Speaking at a session titled “Catalysing Global Investment for Equitable and Responsible AI in Health”, as part of the AI Impact Summit, the judge highlighted that integrating artificial intelligence into healthcare is essential due to the shortage of medical professionals in India and globally.
However, she stressed that this integration must follow a patient-centric approach and cautioned that deploying AI in health care without adequate human oversight would undermine its purpose and could significantly harm human life.
“AI can be implemented, it is required to be implemented because we do not have enough medical professionals either in the country or the world. We need to be able to go to the remotest areas, whether in Africa, whether in India, whether in South America, Southeast Asia, and I think AI is the answer to it. So I think what we need to do is in the area of AI and health, we need to have a patient-centric approach,” she said.
She added, “The patient is at the core of this, of this initiative, and with human oversight because without human oversight, AI in health will be a failure; it could lead to huge amounts of damage to human life. So we need to have human oversight.”
In her address, the judge also said that the World Health Organisation (WHO) is in the process of preparing a global guidance document on legal considerations relating to AI in healthcare, a project she has been co-chairing for the past year and a half.
She explained that the proposed document seeks to establish uniform foundational principles in the sphere of AI and health. It is envisaged as a guidance tool for countries and organisations to help identify and navigate the wide range of regulatory and legal issues arising at the intersection of artificial intelligence and healthcare.
The document, she explained, is structured in two broad parts, one dealing with general AI regulation and the other focusing specifically on AI in the health sector. It further sets out solutions across three key chapters addressing legal standards, regulatory oversight, and institutional capacity building.
The judge in her address also suggested the possibility of an India Health Stack, on the lines of the India Stack model, to enable innovation under regulatory oversight.

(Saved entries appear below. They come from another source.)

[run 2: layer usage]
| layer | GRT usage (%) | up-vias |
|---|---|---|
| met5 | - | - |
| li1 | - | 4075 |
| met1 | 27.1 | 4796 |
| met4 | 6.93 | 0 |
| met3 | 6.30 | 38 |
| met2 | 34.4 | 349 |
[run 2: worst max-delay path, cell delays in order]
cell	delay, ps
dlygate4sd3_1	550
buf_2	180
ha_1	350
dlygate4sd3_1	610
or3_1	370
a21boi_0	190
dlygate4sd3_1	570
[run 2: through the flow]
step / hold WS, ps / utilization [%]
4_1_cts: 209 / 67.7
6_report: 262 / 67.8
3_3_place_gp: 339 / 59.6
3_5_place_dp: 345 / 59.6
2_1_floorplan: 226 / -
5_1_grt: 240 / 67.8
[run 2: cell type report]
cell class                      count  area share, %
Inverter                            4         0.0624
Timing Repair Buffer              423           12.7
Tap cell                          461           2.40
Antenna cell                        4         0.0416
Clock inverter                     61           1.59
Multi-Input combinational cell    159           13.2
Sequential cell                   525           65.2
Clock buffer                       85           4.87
### src/rtl/hcbp_pkg.sv
// ============================================================================
// hcbp_pkg
// Shared types and constants of the Huffman code bit packer: field widths,
// item kinds, controller states and the command and status bundles that pass
// between the controller and the bit packer.
// ============================================================================
`default_nettype none

package hcbp_pkg;

  // Widths of the word fields on the two channels and of the fill level.
  localparam int KIND_W      = 2;
  localparam int SYMBOL_W    = 8;
  localparam int CODE_WORD_W = 32;
  localparam int CODE_SIZE_W = 6;
  localparam int RAW_VALUE_W = 64;
  localparam int RAW_WIDTH_W = 7;
  localparam int BYTE_W      = 8;
  localparam int FILL_W      = 3;

  // Fill level at which the next bit completes a byte.
  localparam logic [FILL_W-1:0] FILL_LAST = FILL_W'(BYTE_W - 1);

  // Item kinds.
  typedef enum logic [KIND_W-1:0] {
    KIND_LOAD   = 2'd0,
    KIND_ENCODE = 2'd1,
    KIND_RAW    = 2'd2,
    KIND_FLUSH  = 2'd3
  } kind_t;

  // Controller states.
  typedef enum logic [2:0] {
    ST_IDLE,
    ST_READ,
    ST_SHIFT,
    ST_FLUSH_BYTE,
    ST_FLUSH_COUNT
  } state_t;

  // Commands from the controller to the bit packer.
  typedef struct packed {
    logic start;
    logic flush_byte;
    logic flush_count;
  } pack_cmd_t;

  // Status from the bit packer to the controller.
  typedef struct packed {
    logic busy;
    logic out_free;
  } pack_stat_t;

endpackage

`default_nettype wire

### src/rtl/hcbp_bit_packer.sv
// ============================================================================
// hcbp_bit_packer
// Serial bit packer: sends the bits of a loaded value most significant first
// into the pending byte, one bit per cycle unless a completed byte waits for
// the output register; each completed byte and the flush words go to it.
// ============================================================================
`default_nettype none

module hcbp_bit_packer #(
  parameter int VAL_W = 64,
  parameter int CNT_W = 7
) (
  input  wire logic                          clk,
  input  wire logic                          rst_n,
  input  wire hcbp_pkg::pack_cmd_t           cmd,
  input  wire logic [VAL_W-1:0]              start_val,
  input  wire logic [CNT_W-1:0]              start_cnt,
  output      hcbp_pkg::pack_stat_t          stat,
  output      logic                          out_valid,
  input  wire logic                          out_ready,
  output      logic [hcbp_pkg::BYTE_W-1:0]   out_byte,
  output      logic                          out_last
);

  localparam int IDX_W = $clog2(VAL_W);

  logic [VAL_W-1:0]                val_r, val_nxt;
  logic [CNT_W-1:0]                cnt_r, cnt_nxt;
  logic [hcbp_pkg::BYTE_W-1:0]     pend_r, pend_nxt;
  logic [hcbp_pkg::FILL_W-1:0]     fill_r, fill_nxt;
  logic                            out_valid_r, out_valid_nxt;
  logic [hcbp_pkg::BYTE_W-1:0]     out_byte_r, out_byte_nxt;
  logic                            out_last_r, out_last_nxt;

  logic                            busy;
  logic                            out_free;
  logic [CNT_W-1:0]                cnt_m1;
  logic                            cur_bit;
  logic [hcbp_pkg::BYTE_W-1:0]     merged;
  logic                            byte_done;
  logic                            step;

  // Current bit and the pending byte with that bit placed after the fill.
  assign busy      = (cnt_r != '0);
  assign out_free  = !out_valid_r || out_ready;
  assign cnt_m1    = cnt_r - CNT_W'(1);
  assign cur_bit   = val_r[cnt_m1[IDX_W-1:0]];
  assign merged    = pend_r | ({cur_bit, {(hcbp_pkg::BYTE_W-1){1'b0}}} >> fill_r);
  assign byte_done = (fill_r == hcbp_pkg::FILL_LAST);

  // A bit that completes a byte waits until the output register is free.
  assign step = busy && (!byte_done || out_free);

  // Next state of the shift, pending byte and output register.
  always_comb begin
    val_nxt       = val_r;
    cnt_nxt       = cnt_r;
    pend_nxt      = pend_r;
    fill_nxt      = fill_r;
    out_valid_nxt = out_valid_r && !out_ready;
    out_byte_nxt  = out_byte_r;
    out_last_nxt  = out_last_r;
    if (cmd.start) begin
      val_nxt = start_val;
      cnt_nxt = start_cnt;
    end else if (step) begin
      cnt_nxt = cnt_m1;
      if (byte_done) begin
        out_valid_nxt = 1'b1;
        out_byte_nxt  = merged;
        out_last_nxt  = (cnt_m1 < CNT_W'(hcbp_pkg::BYTE_W));
        pend_nxt      = '0;
        fill_nxt      = '0;
      end else begin
        pend_nxt = merged;
        fill_nxt = fill_r + hcbp_pkg::FILL_W'(1);
      end
    end else if (cmd.flush_byte && out_free) begin
      out_valid_nxt = 1'b1;
      out_byte_nxt  = pend_r;
      out_last_nxt  = 1'b0;
    end else if (cmd.flush_count && out_free) begin
      out_valid_nxt = 1'b1;
      out_byte_nxt  = hcbp_pkg::BYTE_W'(fill_r);
      out_last_nxt  = 1'b1;
      pend_nxt      = '0;
      fill_nxt      = '0;
    end
  end

  // Control registers.
  always_ff @(posedge clk) begin
    if (!rst_n) begin
      cnt_r       <= '0;
      pend_r      <= '0;
      fill_r      <= '0;
      out_valid_r <= 1'b0;
    end else begin
      cnt_r       <= cnt_nxt;
      pend_r      <= pend_nxt;
      fill_r      <= fill_nxt;
      out_valid_r <= out_valid_nxt;
    end
  end

  // Payload registers.
  always_ff @(posedge clk) begin
    val_r      <= val_nxt;
    out_byte_r <= out_byte_nxt;
    out_last_r <= out_last_nxt;
  end

  assign stat.busy     = busy;
  assign stat.out_free = out_free;
  assign out_valid     = out_valid_r;
  assign out_byte      = out_byte_r;
  assign out_last      = out_last_r;

endmodule

`default_nettype wire
### config.mk
export PLATFORM = sky130hd
export DESIGN_NAME = hcbp_bit_packer
export DESIGN_NICKNAME = d
export VERILOG_FILES = /design/src/rtl/hcbp_pkg.sv /design/src/rtl/hcbp_bit_packer.sv
export SDC_FILE = /design/constraint.sdc
export NUM_CORES = 1
export LEC_CHECK = 0
export ABC_AREA = 1
export BUFFER_PORTS_ARGS = -buffer_cell sky130_fd_sc_hd__buf_4
export CORE_MARGIN = 3
export CORE_UTILIZATION = 58
export CTS_CLUSTER_DIAMETER = 80
export CTS_CLUSTER_SIZE = 40
export DETAILED_ROUTE_END_ITERATION = 12
export PLACE_DENSITY_LB_ADDON = 0.2
export SLEW_MARGIN = 5
export SYNTH_ARGS = -nofsm -noshare
export SYNTH_HDL_FRONTEND = slang
export SYNTH_SLANG_ARGS = --single-unit
### constraint.sdc
create_clock -name clk -period 5.7 [get_ports clk]
set_input_delay 0.285 -clock clk [delete_from_list [all_inputs] [get_ports clk]]
set_output_delay 0.285 -clock clk [all_outputs]
set_load 0.05 [all_outputs]
==> impl_metrics.yaml <==
status:
  status: "finished clean"
yosys:
  ys_seq_area_share_pct: 63.28
  synth_edf_count: 73
  synth_cells: 390
  yosys_warnings: 0
  yosys-top-cells-count: "nand2_1, edfxtp_1, nand3_1"
  synth_nets: 471
  syn_area_um2: 4065
  synth_area_per_cell_um2: 10.42
  async_flop_share_pct: 0
  synth.top_cell.area_share_pct: 53.92
  synth_top_cell_by_area: "edfxtp_1"
  yosys_most_used_dff: "edfxtp_1"
  synth_cell_types: 33
  ys_ff_latch: 92
  synthTopCellsByArea: "edfxtp_1, dfxtp_1, nand3_1"
  post-synth-top-count-cell: "nand2_1"
global_route:
  antenna_found_initial: 0
  first_global_vias: 3018
  grt_max_degree: 70
  grt_pass1_wl_mm: 13.99
  grt-ovfl-total: 0
  grtUsageTotal_pct: 21.53
route:
  wl_mm: 8.518
  num_vias: 3110
  avgViaCountPerCell: 5.428
  routedWlPerCell_um: 14.87
  drtPass1Iterations: 5
  drtAntennaViolNets: 0
  drc: 0
  drt_iter0_drc: 172
clock_network:
  cts_tree: "done"
  numCtsBuffers: 9
  clk_pin_slew_ns: 0.09
  clk_latency_ns: 0.35
  cts_root_buf: "clkbuf_8"
  cts_buffer_depth: 2
  cts-resized-gates: 0
  cts_max_level: 3
  cts.hold.buffers_added: 0
  cts_sinks: 92
  postCtsSetupRepairBufs: 0
cells_and_area:
  finalNetCount: 556
  fin_util_pct: 75.16
  fin_area_um2: 4936
  antenna_cells: 0
  nFillCells: 448
  syn2layout_area_growth_pct: 21.42
  layout-drive-gt1-share_pct: 25.42
  stdcell_count: 573
critical_path:
  crit_chain: "inv_4 > ha_1 > inv_2 > nand3_1 > nand3_1 > nand3_1 > nand3_1 > nand3_1 > nand2_2 > nor2_4 > nand3_1 > a21boi_1"
  path_buf_inv: 2
  cp_slowest_cell: "dfxtp_1"
  critPathMaxFanout: 36
  slowest_delay_ns: 1.10
  r2r_cells: 12
  crit_family: "flip-flops"
  endpoint_kind: "flop"
  worst-setup-path-type: "reg2reg"
  cp.required_ns: 5.89
  cpMostUsedCell: "nand3_1"
  startpoint_type: "flop"
  path_depth: 12
  arrival_ns: 3.85
power_and_ir_drop:
  pwr-share-comb_pct: 20.0
  total_power_mw: 1.554
  switching_share_pct: 28.80
  cellLeakagePower_nw: 2.031
  power.density_nw_per_um2: 314.8
  power.internal_mw: 1.106
  vdd_drop_max_mv: 0.2239
  net-switching-power_mw: 0.4475
  p_seq_share_pct: 52.6
  clock_power_share_pct: 27.3
place:
  port-buffer-count: 88
  dpl-instance-area_um2: 4745
  dp.cells: 557
  gp_congestion: 0.8638
  dp_hpwl_mm: 6.139
floorplan:
  rows: 29
  die_h_um: 89.72
  io_pins: 89
  design.core.area_um2: 6568
  die_w_um: 89.72
  dieArea_um2: 8050
  initial_core_util_pct: 61.90
sta:
  tightest_slew_ns: 1.162
  max_freq_mhz: 273.2
  setup-tns-final_ns: 0
  slew_violations: 0
  fin_crit_ns: 3.660
  setup_viol: 0
  hold_viol_final: 0
  rsz0062_at_grt: "no"
  max_slew_margin_pct: 22.41
  final.setup_skew_ns: 0.009185
  finalCritPeriodShare_pct: 64.21
job:
  cap_violations: 0
worst_hold_path:
  worst_hold_path_type: "in2reg"
  min_delay_path_depth: 1
final timing paths:
path	start	to	slack [ns]
min	start_val[61]	val_r[61]$_DFFE_PP_	0.11
max reg2reg	cnt_r[0]$_SDFFE_PN0P_	out_byte[7]$_DFFE_PP_	2.04
min reg2reg	cnt_r[1]$_SDFFE_PN0P_	cnt_r[1]$_SDFFE_PN0P_	0.51
max	cnt_r[0]$_SDFFE_PN0P_	out_byte[7]$_DFFE_PP_	2.04
layer usage:
| layer | track usage, % | up-vias | share of wire, % | wire, um |
|---|---|---|---|---|
| met5 | 0 | - | 0 | 0 |
| met4 | 8.046 | 0 | 2.3 | 192 |
| met3 | 5.676 | 23 | 6.7 | 574 |
| met2 | 36.53 | 125 | 49 | 4204 |
| met1 | 26.58 | 1441 | 42 | 3546 |
| li1 | - | 1521 | - | - |
flip-flops by register name, summed over array words and instances, names as in the netlist:
register	cells
out_byte	8
out_last	1
val_r	64
cnt_r	7
out_valid	1
pend_r	8
fill_r	3
power groups by stage:
stage	Combinational (mW)	Clock (mW)	Sequential (mW)
floorplan	0.212	0	0.829
global placement	0.301	0	0.831
detailed placement	0.309	0	0.832
CTS	0.310	0.433	0.817
global route	0.347	0.461	0.823
finish	0.311	0.425	0.817
stage by stage:
stage,hold slack (ns),worst slack (ns)
6_report,0.1054,2.040
5_1_grt,0.07616,1.707
3_3_place_gp,0.4628,2.258
4_1_cts,0.08610,2.095
3_5_place_dp,0.4643,2.114
2_1_floorplan,0.3839,3.401
layout by cell type, fill, tap and decap left out, types with 3 or more instances in the layout:
cell | synthesis | final
nand2_1 | 95 | 95
buf_4 | 9 | 88
edfxtp_1 | 73 | 73
nand3_1 | 72 | 72
inv_1 | 25 | 25
dfxtp_1 | 19 | 19
o21ai_0 | 14 | 14
nor2_1 | 13 | 13
a21oi_1 | 12 | 12
clkbuf_8 | 0 | 9
o21ai_1 | 8 | 8
inv_2 | 6 | 6
a21boi_1 | 5 | 5
a221oi_1 | 4 | 4
ha_1 | 4 | 4
a22oi_1 | 3 | 3
a211oi_1 | 3 | 3
area by class of cell:
cell class | instances | area (um2) | share of cell area, %
clock inverter | 6 | 63.81 | 1.293
multi-input combinational | 251 | 1267 | 25.68
inverter | 33 | 127.6 | 2.586
timing repair buffer | 88 | 660.6 | 13.38
tap | 93 | 116.4 | 2.357
clock buffer | 10 | 127.6 | 2.586
sequential | 92 | 2572 | 52.12
cells by family (layout without fill, tap and decap cells):
group,count (synthesis),count (layout),synth area share (%)
buf+inv,47,137,5.540
flops,92,92,63.28
compound gates,52,52,7.602
xor+xnor,3,3,0.8312
fa+ha+maj,4,4,1.231
simple gates,192,192,21.51
Note: power is estimated with default switching activity, not from simulation.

To be sure, India Stack is a set of interoperable digital public infrastructure layers built by India to enable paperless, cashless and presence-less service delivery. It includes Aadhaar for identity, UPI for payments, DigiLocker for documents and e-KYC tools, allowing governments and businesses to provide secure, scalable digital services to citizens.
“There’s one interesting thing that I wanted to show you today, and that is what is happening in India. The India stack model in which all of you have seen or heard about, which is the digital public infrastructure, DPI model, is already working and is creating lakhs and lakhs of innovations. So, do we in India, propose an India health stack? It can be one regulator looking at the India Health Stack, monitoring it and allowing enormous amounts of innovation on that health stack by allowing some data to be easily accessible,” she said.